Their mother had gone down to the bog, to carry up a hamper of turf on her back. It is, or was at least, a charitable custom—and if not disused, long may it continue—for the wealthier people when cutting their turf and stacking it in the bog, to make a smaller stack for the behoof of the poor, who were welcome to take from it so long as it lasted, and thus the potato pot was kept boiling, and hearth warm that would have been cold enough but for that good-natured bounty, through wintry months.

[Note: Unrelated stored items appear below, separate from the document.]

Context: an optimization exercise on an open-source flow, tuned for small area, a short achievable clock period and few clock cycles per item. The choices shown serve that exercise and are no tape-out recipe. RTL that was checked went through simulation tests only; none was proved equivalent to the original. Only the layout flow was run in runs 2 and 3; the RTL was not checked for function there.

[flow/design.v]
module aes_sbox (input wire [7:0] x, output wire [7:0] y);
    wire U0 = x[7], U1 = x[6], U2 = x[5], U3 = x[4], U4 = x[3], U5 = x[2], U6 = x[1], U7 = x[0];
    wire T1, T2, T3, T4, T5, T6, T7, T8, T9, T10, T11, T12, T13, T14, T15, T16;
    wire T17, T18, T19, T20, T21, T22, T23, T24, T25, T26, T27, M1, M2, M3, M4, M5;
    wire M6, M7, M8, M9, M10, M11, M12, M13, M14, M15, M16, M17, M18, M19, M20, M21;
    wire M22, M23, M24, M25, M26, M27, M28, M29, M30, M31, M32, M33, M34, M35, M36, M37;
    wire M38, M39, M40, M41, M42, M43, M44, M45, M46, M47, M48, M49, M50, M51, M52, M53;
    wire M54, M55, M56, M57, M58, M59, M60, M61, M62, M63, L0, L1, L2, L3, L4, L5;
    wire L6, L7, L8, L9, L10, L11, L12, L13, L14, L15, L16, L17, L18, L19, L20, L21;
    wire L22, L23, L24, L25, L26, L27, L28, L29, S0, S1, S2, S3, S4, S5, S6, S7;
    aes_xor2  g0   (.a(U0), .b(U3), .y(T1));
    aes_xor2  g1   (.a(U0), .b(U5), .y(T2));
    aes_xor2  g2   (.a(U0), .b(U6), .y(T3));
    aes_xor2  g3   (.a(U3), .b(U5), .y(T4));
    aes_xor2  g4   (.a(U4), .b(U6), .y(T5));
    aes_xor2  g5   (.a(T1), .b(T5), .y(T6));
    aes_xor2  g6   (.a(U1), .b(U2), .y(T7));
    aes_xor2  g7   (.a(U7), .b(T6), .y(T8));
    aes_xor2  g8   (.a(U7), .b(T7), .y(T9));
    aes_xor2  g9   (.a(T6), .b(T7), .y(T10));
    aes_xor2  g10  (.a(U1), .b(U5), .y(T11));
    aes_xor2  g11  (.a(U2), .b(U5), .y(T12));
    aes_xor2  g12  (.a(T3), .b(T4), .y(T13));
    aes_xor2  g13  (.a(T6), .b(T11), .y(T14));
    aes_xor2  g14  (.a(T5), .b(T11), .y(T15));
    aes_xor2  g15  (.a(T5), .b(T12), .y(T16));
    aes_xor2  g16  (.a(T9), .b(T16), .y(T17));
    aes_xor2  g17  (.a(U3), .b(U7), .y(T18));
    aes_xor2  g18  (.a(T7), .b(T18), .y(T19));
    aes_xor2  g19  (.a(T1), .b(T19), .y(T20));
    aes_xor2  g20  (.a(U6), .b(U7), .y(T21));
    aes_xor2  g21  (.a(T7), .b(T21), .y(T22));
    aes_xor2  g22  (.a(T2), .b(T22), .y(T23));
    aes_xor2  g23  (.a(T2), .b(T10), .y(T24));
    aes_xor2  g24  (.a(T20), .b(T17), .y(T25));
    aes_xor2  g25  (.a(T3), .b(T16), .y(T26));
    aes_xor2  g26  (.a(T1), .b(T12), .y(T27));
    aes_nand2 g27  (.a(T13), .b(T6), .y(M1));
    aes_nand2 g28  (.a(T23), .b(T8), .y(M2));
    aes_xnor2 g29  (.a(T14), .b(M1), .y(M3));
    aes_nand2 g30  (.a(T19), .b(U7), .y(M4));
    aes_xor2  g31  (.a(M4), .b(M1), .y(M5));
    aes_nand2 g32  (.a(T3), .b(T16), .y(M6));
    aes_nand2 g33  (.a(T22), .b(T9), .y(M7));
    aes_xnor2 g34  (.a(T26), .b(M6), .y(M8));
    aes_nand2 g35  (.a(T20), .b(T17), .y(M9));
    aes_xor2  g36  (.a(M9), .b(M6), .y(M10));
    aes_nand2 g37  (.a(T1), .b(T15), .y(M11));
    aes_nand2 g38  (.a(T4), .b(T27), .y(M12));
    aes_xor2  g39  (.a(M12), .b(M11), .y(M13));
    aes_nand2 g40  (.a(T2), .b(T10), .y(M14));
    aes_xor2  g41  (.a(M14), .b(M11), .y(M15));
    aes_xnor2 g42  (.a(M3), .b(M2), .y(M16));
    aes_xor2  g43  (.a(M5), .b(T24), .y(M17));
    aes_xnor2 g44  (.a(M8), .b(M7), .y(M18));
    aes_xor2  g45  (.a(M10), .b(M15), .y(M19));
    aes_xnor2 g46  (.a(M16), .b(M13), .y(M20));
    aes_xnor2 g47  (.a(M17), .b(M15), .y(M21));
    aes_xnor2 g48  (.a(M18), .b(M13), .y(M22));
    aes_xnor2 g49  (.a(M19), .b(T25), .y(M23));
    aes_xor2  g50  (.a(M22), .b(M23), .y(M24));
    aes_nor2  g51  (.a(M22), .b(M20), .y(M25));
    aes_xnor2 g52  (.a(M21), .b(M25), .y(M26));
    aes_xor2  g53  (.a(M20), .b(M21), .y(M27));
    aes_xnor2 g54  (.a(M23), .b(M25), .y(M28));
    aes_nand2 g55  (.a(M28), .b(M27), .y(M29));
    aes_nand2 g56  (.a(M26), .b(M24), .y(M30));
    aes_nor2  g57  (.a(M20), .b(M23), .y(M31));
    aes_nand2 g58  (.a(M27), .b(M31), .y(M32));
    aes_xor2  g59  (.a(M27), .b(M25), .y(M33));
    aes_nor2  g60  (.a(M21), .b(M22), .y(M34));
    aes_nand2 g61  (.a(M24), .b(M34), .y(M35));
    aes_xor2  g62  (.a(M24), .b(M25), .y(M36));
    aes_xor2  g63  (.a(M21), .b(M29), .y(M37));
    aes_xnor2 g64  (.a(M32), .b(M33), .y(M38));
    aes_xor2  g65  (.a(M23), .b(M30), .y(M39));
    aes_xnor2 g66  (.a(M35), .b(M36), .y(M40));
    aes_xor2  g67  (.a(M38), .b(M40), .y(M41));
    aes_xor2  g68  (.a(M37), .b(M39), .y(M42));
    aes_xor2  g69  (.a(M37), .b(M38), .y(M43));
    aes_xor2  g70  (.a(M39), .b(M40), .y(M44));
    aes_xor2  g71  (.a(M42), .b(M41), .y(M45));
    aes_nand2 g72  (.a(M44), .b(T6), .y(M46));
    aes_nand2 g73  (.a(M40), .b(T8), .y(M47));
    aes_nand2 g74  (.a(M39), .b(U7), .y(M48));
    aes_nand2 g75  (.a(M43), .b(T16), .y(M49));
    aes_nand2 g76  (.a(M38), .b(T9), .y(M50));
    aes_nand2 g77  (.a(M37), .b(T17), .y(M51));
    aes_nand2 g78  (.a(M42), .b(T15), .y(M52));
    aes_nand2 g79  (.a(M45), .b(T27), .y(M53));
    aes_nand2 g80  (.a(M41), .b(T10), .y(M54));
    aes_nand2 g81  (.a(M44), .b(T13), .y(M55));
    aes_nand2 g82  (.a(M40), .b(T23), .y(M56));
    aes_nand2 g83  (.a(M39), .b(T19), .y(M57));
    aes_nand2 g84  (.a(M43), .b(T3), .y(M58));
    aes_nand2 g85  (.a(M38), .b(T22), .y(M59));
    aes_nand2 g86  (.a(M37), .b(T20), .y(M60));
    aes_nand2 g87  (.a(M42), .b(T1), .y(M61));
    aes_nand2 g88  (.a(M45), .b(T4), .y(M62));
    aes_nand2 g89  (.a(M41), .b(T2), .y(M63));
    aes_xor2  g90  (.a(M61), .b(M62), .y(L0));
    aes_xor2  g91  (.a(M50), .b(M56), .y(L1));
    aes_xor2  g92  (.a(M46), .b(M48), .y(L2));
    aes_xor2  g93  (.a(M47), .b(M55), .y(L3));
    aes_xor2  g94  (.a(M54), .b(M58), .y(L4));
    aes_xor2  g95  (.a(M49), .b(M61), .y(L5));
    aes_xnor2 g96  (.a(M62), .b(L5), .y(L6));
    aes_xnor2 g97  (.a(M46), .b(L3), .y(L7));
    aes_xor2  g98  (.a(M51), .b(M59), .y(L8));
    aes_xor2  g99  (.a(M52), .b(M53), .y(L9));
    aes_xnor2 g100 (.a(M53), .b(L4), .y(L10));
    aes_xnor2 g101 (.a(M60), .b(L2), .y(L11));
    aes_xor2  g102 (.a(M48), .b(M51), .y(L12));
    aes_xnor2 g103 (.a(M50), .b(L0), .y(L13));
    aes_xor2  g104 (.a(M52), .b(M61), .y(L14));
    aes_xnor2 g105 (.a(M55), .b(L1), .y(L15));
    aes_xnor2 g106 (.a(M56), .b(L0), .y(L16));
    aes_xnor2 g107 (.a(M57), .b(L1), .y(L17));
    aes_xnor2 g108 (.a(M58), .b(L8), .y(L18));
    aes_xnor2 g109 (.a(M63), .b(L4), .y(L19));
    aes_xor2  g110 (.a(L0), .b(L1), .y(L20));
    aes_xor2  g111 (.a(L1), .b(L7), .y(L21));
    aes_xor2  g112 (.a(L3), .b(L12), .y(L22));
    aes_xor2  g113 (.a(L18), .b(L2), .y(L23));
    aes_xor2  g114 (.a(L15), .b(L9), .y(L24));
    aes_xor2  g115 (.a(L6), .b(L10), .y(L25));
    aes_xor2  g116 (.a(L7), .b(L9), .y(L26));
    aes_xor2  g117 (.a(L8), .b(L10), .y(L27));
    aes_xor2  g118 (.a(L11), .b(L14), .y(L28));
    aes_xor2  g119 (.a(L11), .b(L17), .y(L29));
    aes_xor2  g120 (.a(L6), .b(L24), .y(S0));
    aes_xnor2 g121 (.a(L16), .b(L26), .y(S1));
    aes_xnor2 g122 (.a(L19), .b(L28), .y(S2));
    aes_xor2  g123 (.a(L6), .b(L21), .y(S3));
    aes_xor2  g124 (.a(L20), .b(L22), .y(S4));
    aes_xor2  g125 (.a(L25), .b(L29), .y(S5));
    aes_xnor2 g126 (.a(L13), .b(L27), .y(S6));
    aes_xnor2 g127 (.a(L6), .b(L23), .y(S7));
    assign y = {S0, S1, S2, S3, S4, S5, S6, S7};
endmodule
module aes_xor2_b  (input wire a, input wire b, output wire y); assign y = a ^ b;    endmodule
module aes_xnor2_b (input wire a, input wire b, output wire y); assign y = ~(a ^ b); endmodule
module aes_nand2_b (input wire a, input wire b, output wire y); assign y = ~(a & b); endmodule
module aes_nor2_b  (input wire a, input wire b, output wire y); assign y = ~(a | b); endmodule
module aes_inv_b   (input wire a, output wire y);               assign y = ~a;       endmodule
module aes_o22ai_b (input wire a1, input wire a2, input wire b1, input wire b2, output wire y);
    assign y = ~((a1 | a2) & (b1 | b2));
endmodule
module aes_a222oi_b (input wire sa, input wire a, input wire sb, input wire b, input wire sc, input wire c,
                     output wire y);
    assign y = ~((sa & a) | (sb & b) | (sc & c));
endmodule
module aes_xor2 #(parameter W = 1) (input wire [W-1:0] a, input wire [W-1:0] b, output wire [W-1:0] y);
    genvar i;
    generate for (i = 0; i < W; i = i + 1) begin : g
        aes_xor2_b u (.a(a[i]), .b(b[i]), .y(y[i]));
    end endgenerate
endmodule
module aes_xnor2 #(parameter W = 1) (input wire [W-1:0] a, input wire [W-1:0] b, output wire [W-1:0] y);
    genvar i;
    generate for (i = 0; i < W; i = i + 1) begin : g
        aes_xnor2_b u (.a(a[i]), .b(b[i]), .y(y[i]));
    end endgenerate
endmodule
module aes_nand2 #(parameter W = 1) (input wire [W-1:0] a, input wire [W-1:0] b, output wire [W-1:0] y);
    genvar i;
    generate for (i = 0; i < W; i = i + 1) begin : g
        aes_nand2_b u (.a(a[i]), .b(b[i]), .y(y[i]));
    end endgenerate
endmodule
module aes_nor2 #(parameter W = 1) (input wire [W-1:0] a, input wire [W-1:0] b, output wire [W-1:0] y);
    genvar i;
    generate for (i = 0; i < W; i = i + 1) begin : g
        aes_nor2_b u (.a(a[i]), .b(b[i]), .y(y[i]));
    end endgenerate
endmodule
module aes_inv #(parameter W = 1) (input wire [W-1:0] a, output wire [W-1:0] y);
    genvar i;
    generate for (i = 0; i < W; i = i + 1) begin : g
        aes_inv_b u (.a(a[i]), .y(y[i]));
    end endgenerate
endmodule
module aes_o22ai #(parameter W = 1) (input wire [W-1:0] a, input wire sa, input wire [W-1:0] b, input wire sb,
                                     output wire [W-1:0] y);
    genvar i;
    generate for (i = 0; i < W; i = i + 1) begin : g
        aes_o22ai_b u (.a1(a[i]), .a2(sa), .b1(b[i]), .b2(sb), .y(y[i]));
    end endgenerate
endmodule
module aes_a222oi #(parameter W = 1) (input wire sa, input wire [W-1:0] a, input wire sb, input wire [W-1:0] b,
                                      input wire sc, input wire [W-1:0] c, output wire [W-1:0] y);
    genvar i;
    generate for (i = 0; i < W; i = i + 1) begin : g
        aes_a222oi_b u (.sa(sa), .a(a[i]), .sb(sb), .b(b[i]), .sc(sc), .c(c[i]), .y(y[i]));
    end endgenerate
endmodule
module aes_enc (
    input  wire         clk,
    input  wire         rst,         
    input  wire         start,       
    input  wire [1:0]   key_len,     
    input  wire [255:0] key,         
    input  wire [127:0] din,         
    output wire         ready,       
    output reg          done,        
    output wire [127:0] dout
);
    reg        busy;         
    reg        rdy;          
    reg        last;         
    reg  [3:0] cnt;          
    reg        m192, m256;   
    reg  [2:0] kc;           
    reg  [7:0] rcon;         
    assign ready = rdy;
    wire       m192_d = rdy ? (key_len == 2'd1) : m192;
    wire       m256_d = rdy ? (key_len == 2'd2) : m256;
    wire       m128_d = !m192_d && !m256_d;
    wire [2:0] kc_d   = rdy ? ((key_len == 2'd0) ? 3'd0 : 3'd4) :
                        (m192 && kc == 3'd4) ? 3'd2 : (m192 && kc == 3'd2) ? 3'd0 :
                        (!m192 && !m256) ? 3'd0 : kc ^ 3'd4;
    wire       r1_d   = rdy;
    wire       kc0_d  = (kc_d == 3'd0);
    wire       kc4_d  = (kc_d == 3'd4);
    wire       p0_d   = kc0_d || (m256_d && kc4_d && !r1_d);     
    wire       p2_d   = m192_d && kc4_d;                         
    wire       ik01_d = r1_d && (m256_d || m192_d);              
    wire       ik23_d = r1_d && m256_d;                          
    reg kc0, p2, rotw;
    reg sa01, sb01, sa23, sb23, sc;      
    reg c0, c1, c2, c3;                  
    reg m01, m23;                        
    reg sn1a, sn1b, sn2a, sn2b;          
    always @(posedge clk) begin
        kc0  <= kc0_d;
        p2   <= p2_d;
        rotw <= kc0_d || p2_d;
        sa01 <= m256_d || ik01_d;
        sb01 <= m192_d && !ik01_d;
        sa23 <= m256_d;
        sb23 <= m192_d;
        sc   <= m128_d;
        c0   <= !(p0_d || ik01_d);
        c1   <= !ik01_d;
        c2   <= !(p2_d || ik23_d);
        c3   <= !ik23_d;
        m01  <= p0_d;
        m23  <= p0_d || p2_d;
        sn1a <= !kc0_d;
        sn1b <= !(m256_d && kc4_d && !r1_d);
        sn2a <= !(p2_d && !r1_d);
        sn2b <= !(p2_d && r1_d);
    end
    reg  [255:0] kw;
    wire [31:0]  K [0:7];
    genvar k;
    generate
        for (k = 0; k < 8; k = k + 1) begin : g_k
            assign K[k] = kw[255 - 32*k -: 32];
        end
    endgenerate
    wire [31:0] wold_n [0:3];
    aes_a222oi #(32) u_wo0 (.sa(sa01), .a(K[0]), .sb(sb01), .b(K[2]), .sc(sc), .c(K[4]), .y(wold_n[0]));
    aes_a222oi #(32) u_wo1 (.sa(sa01), .a(K[1]), .sb(sb01), .b(K[3]), .sc(sc), .c(K[5]), .y(wold_n[1]));
    aes_a222oi #(32) u_wo2 (.sa(sa23), .a(K[2]), .sb(sb23), .b(K[4]), .sc(sc), .c(K[6]), .y(wold_n[2]));
    aes_a222oi #(32) u_wo3 (.sa(sa23), .a(K[3]), .sb(sb23), .b(K[5]), .sc(sc), .c(K[7]), .y(wold_n[3]));
    wire [7:0] r0n = ~({8{kc0}} & rcon);
    wire [7:0] r2n = ~({8{p2}} & rcon);
    wire [31:0] A [0:3];
    wire [31:0] t0, t1, t2, t3;
    wire [7:0]  q0, q2;
    aes_nand2 #(32) u_t0  (.a({32{c0}}), .b(K[7]), .y(t0));
    aes_nand2 #(8)  u_q0  (.a(t0[31:24]), .b(r0n), .y(q0));
    aes_xnor2 #(8)  u_a0h (.a(wold_n[0][31:24]), .b(q0), .y(A[0][31:24]));
    aes_xor2  #(24) u_a0l (.a(wold_n[0][23:0]), .b(t0[23:0]), .y(A[0][23:0]));
    aes_nand2 #(32) u_t1  (.a({32{c1}}), .b(A[0]), .y(t1));
    aes_xor2  #(32) u_a1  (.a(wold_n[1]), .b(t1), .y(A[1]));
    aes_nand2 #(32) u_t2  (.a({32{c2}}), .b(A[1]), .y(t2));
    aes_nand2 #(8)  u_q2  (.a(t2[31:24]), .b(r2n), .y(q2));
    aes_xnor2 #(8)  u_a2h (.a(wold_n[2][31:24]), .b(q2), .y(A[2][31:24]));
    aes_xor2  #(24) u_a2l (.a(wold_n[2][23:0]), .b(t2[23:0]), .y(A[2][23:0]));
    aes_nand2 #(32) u_t3  (.a({32{c3}}), .b(A[2]), .y(t3));
    aes_xor2  #(32) u_a3  (.a(wold_n[3]), .b(t3), .y(A[3]));
    wire [31:0] x23, x237, sn1, sn2, sin, sw;
    aes_xor2  #(32) u_x23  (.a(K[2]), .b(K[3]), .y(x23));
    aes_xor2  #(32) u_x237 (.a(x23), .b(K[7]), .y(x237));
    aes_o22ai #(32) u_sn1  (.a({K[7][23:0], K[7][31:24]}), .sa(sn1a),
                            .b(K[7]), .sb(sn1b), .y(sn1));
    aes_o22ai #(32) u_sn2  (.a({x237[23:0], x237[31:24]}), .sa(sn2a),
                            .b({K[1][23:0], K[1][31:24]}), .sb(sn2b), .y(sn2));
    aes_nor2  #(32) u_sin  (.a(sn1), .b(sn2), .y(sin));
    aes_sbox u_ks0 (.x(sin[31:24]), .y(sw[31:24]));
    aes_sbox u_ks1 (.x(sin[23:16]), .y(sw[23:16]));
    aes_sbox u_ks2 (.x(sin[15:8]),  .y(sw[15:8]));
    aes_sbox u_ks3 (.x(sin[7:0]),   .y(sw[7:0]));
    wire [31:0] g0, g2;
    wire [127:0] nw;
    aes_nand2 #(32) u_g0 (.a({32{m01}}), .b(sw), .y(g0));
    aes_nand2 #(32) u_g2 (.a({32{m23}}), .b(sw), .y(g2));
    aes_xnor2 #(32) u_n0 (.a(A[0]), .b(g0), .y(nw[127:96]));
    aes_xnor2 #(32) u_n1 (.a(A[1]), .b(g0), .y(nw[95:64]));
    aes_xnor2 #(32) u_n2 (.a(A[2]), .b(g2), .y(nw[63:32]));
    aes_xnor2 #(32) u_n3 (.a(A[3]), .b(g2), .y(nw[31:0]));
    wire [255:0] kw_dn, kw_d;
    aes_o22ai #(128) u_kwh (.a(key[127:0]),   .sa(busy), .b(kw[127:0]), .sb(rdy), .y(kw_dn[255:128]));
    aes_o22ai #(128) u_kwl (.a(key[255:128]), .sa(busy), .b(nw),        .sb(rdy), .y(kw_dn[127:0]));
    aes_inv   #(256) u_kwi (.a(kw_dn), .y(kw_d));
    reg  [127:0] st_n;
    wire [127:0] x;                  
    aes_xnor2 #(128) u_ark (.a(st_n), .b(kw[127:0]), .y(x));
    assign dout = x;
    wire [7:0] sb [0:15];
    genvar n;
    generate
        for (n = 0; n < 16; n = n + 1) begin : g_sb
            aes_sbox u_sb (.x(x[127 - 8*n -: 8]), .y(sb[n]));
        end
    endgenerate
    wire [7:0] sr [0:15];
    generate
        for (n = 0; n < 16; n = n + 1) begin : g_sr
            assign sr[n] = sb[((n / 4 + n % 4) % 4) * 4 + n % 4];
        end
    endgenerate
    reg  e;                          
    wire [127:0] mo;
    generate
        for (n = 0; n < 4; n = n + 1) begin : g_mc
            wire [31:0] s = {sr[4*n], sr[4*n + 1], sr[4*n + 2], sr[4*n + 3]};
            wire [31:0] u;           
            wire [7:0]  tt;          
            wire [11:0] h;           
            wire [31:0] v, vg;
            aes_xor2 #(32) u_u (.a(s), .b({s[23:0], s[31:24]}), .y(u));
            aes_xor2 #(8)  u_t (.a(u[31:24]), .b(u[15:8]), .y(tt));
            genvar i;
            for (i = 0; i < 4; i = i + 1) begin : g_i
                wire [7:0] ui = u[31 - 8*i -: 8];
                aes_xor2 #(3) u_h (.a({ui[0], ui[2], ui[3]}), .b({3{ui[7]}}), .y(h[3*i +: 3]));
                aes_xor2 #(8) u_v (.a(tt),
                                   .b({ui[6:4], h[3*i], h[3*i + 1], ui[1], h[3*i + 2], ui[7]}),
                                   .y(v[31 - 8*i -: 8]));
            end
            aes_nand2 #(32) u_g (.a({32{e}}), .b(v), .y(vg));
            aes_xnor2 #(32) u_o (.a(s), .b(vg), .y(mo[127 - 32*n -: 32]));
        end
    endgenerate
    wire [127:0] st_d;
    aes_o22ai #(128) u_st (.a(din), .sa(busy), .b(mo), .sb(rdy), .y(st_d));
    always @(posedge clk) begin
        st_n <= st_d;
        kw   <= kw_d;
    end
    always @(posedge clk) begin
        m192 <= m192_d;
        m256 <= m256_d;
        kc   <= kc_d;
        if (rdy) begin
            cnt   <= (key_len == 2'd0) ? 4'd9 : (key_len == 2'd1) ? 4'd11 : 4'd13;
            rcon  <= 8'h01;
            last  <= 1'b0;
            e     <= 1'b1;
        end else begin
            if (rotw) rcon <= {rcon[6:0], 1'b0} ^ (rcon[7] ? 8'h1b : 8'h00);
            cnt   <= cnt - 4'd1;
            last  <= (cnt == 4'd1);
            e     <= (cnt != 4'd1);
        end
    end
    always @(posedge clk) begin
        if (rst) begin
            busy <= 1'b0;
            rdy  <= 1'b1;
            done <= 1'b0;
        end else begin
            done <= busy && last;
            if (rdy) begin
                busy <= start;
                rdy  <= !start;
            end else if (last) begin
                busy <= 1'b0;
                rdy  <= 1'b1;
            end
        end
    end
endmodule
[flow/flow/run.sh]
#!/bin/bash
# Layout flow: the standard flow (standard.sh, unchanged synthesis), with
# plain buf_1 cells as the port buffers instead of the flow's default choice.
set -euo pipefail
bash standard.sh "BUFFER_PORTS_ARGS=-buffer_cell sky130_fd_sc_hd__buf_1" finish > make_finish.log 2>&1
[flow/standard.sh]
#!/bin/bash
# synth_recipe.tcl (not shown) runs the flow's synth.tcl, then flattens the netlist and writes it again
# the make line also repeats each setting of config.mk as NAME=value (left out here)
make -C /OpenROAD-flow-scripts/flow DESIGN_CONFIG=/design/flow/config.mk WORK_HOME=/design/flow/orfs CLKGATE_MAP_FILE= SYNTH_SCRIPT=/design/flow/synth_recipe.tcl "${@:-finish}"
[flow/config.mk]
export PLATFORM = sky130hd
export DESIGN_NAME = aes_enc
export DESIGN_NICKNAME = aes_enc
export VERILOG_FILES = /design/flow/design.v
export SDC_FILE = /design/flow/constraint.sdc
export NUM_CORES = 8
export LEC_CHECK = 0
export CAP_MARGIN = 20
export CORE_MARGIN = 2
export CORE_UTILIZATION = 60
export PLACE_DENSITY = 0.7
export SLEW_MARGIN = 20
export SYNTH_HIERARCHICAL = 1
[flow/constraint.sdc]
create_clock -name core_clock -period 15.0 [get_ports {clk}]
set_input_delay 3.0000 -clock core_clock [delete_from_list [all_inputs] [get_ports {clk}]]
set_output_delay 3.0000 -clock core_clock [all_outputs]
set_load 0.01 [all_outputs]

Moll Ryan trudged up the steep “bohereen” whose banks were overgrown with thorn and brambles, and stooping under her burden, re-entered her door, where her dark-haired daughter Nell met her with a welcome, and relieved her of her hamper.
Moll Ryan looked round with a sigh of relief, and drying her forehead, uttered the Munster ejaculation:
“Eiah, wisha! It’s tired I am with it, God bless it. And where’s the craythurs, Nell?”
“Playin’ out on the road, mother; didn’t ye see them and you comin’ up?”
“No; there was no one before me on the road,” she said, uneasily; “not a soul, Nell; and why didn’t ye keep an eye on them?”
“Well, they’re in the haggard, playin’ there, or round by the back o’ the house. Will I call them in?”
“Do so, good girl, in the name o’ God. The hens is comin’ home, see, and the sun was just down over Knockdoulah, an’ I comin’ up.”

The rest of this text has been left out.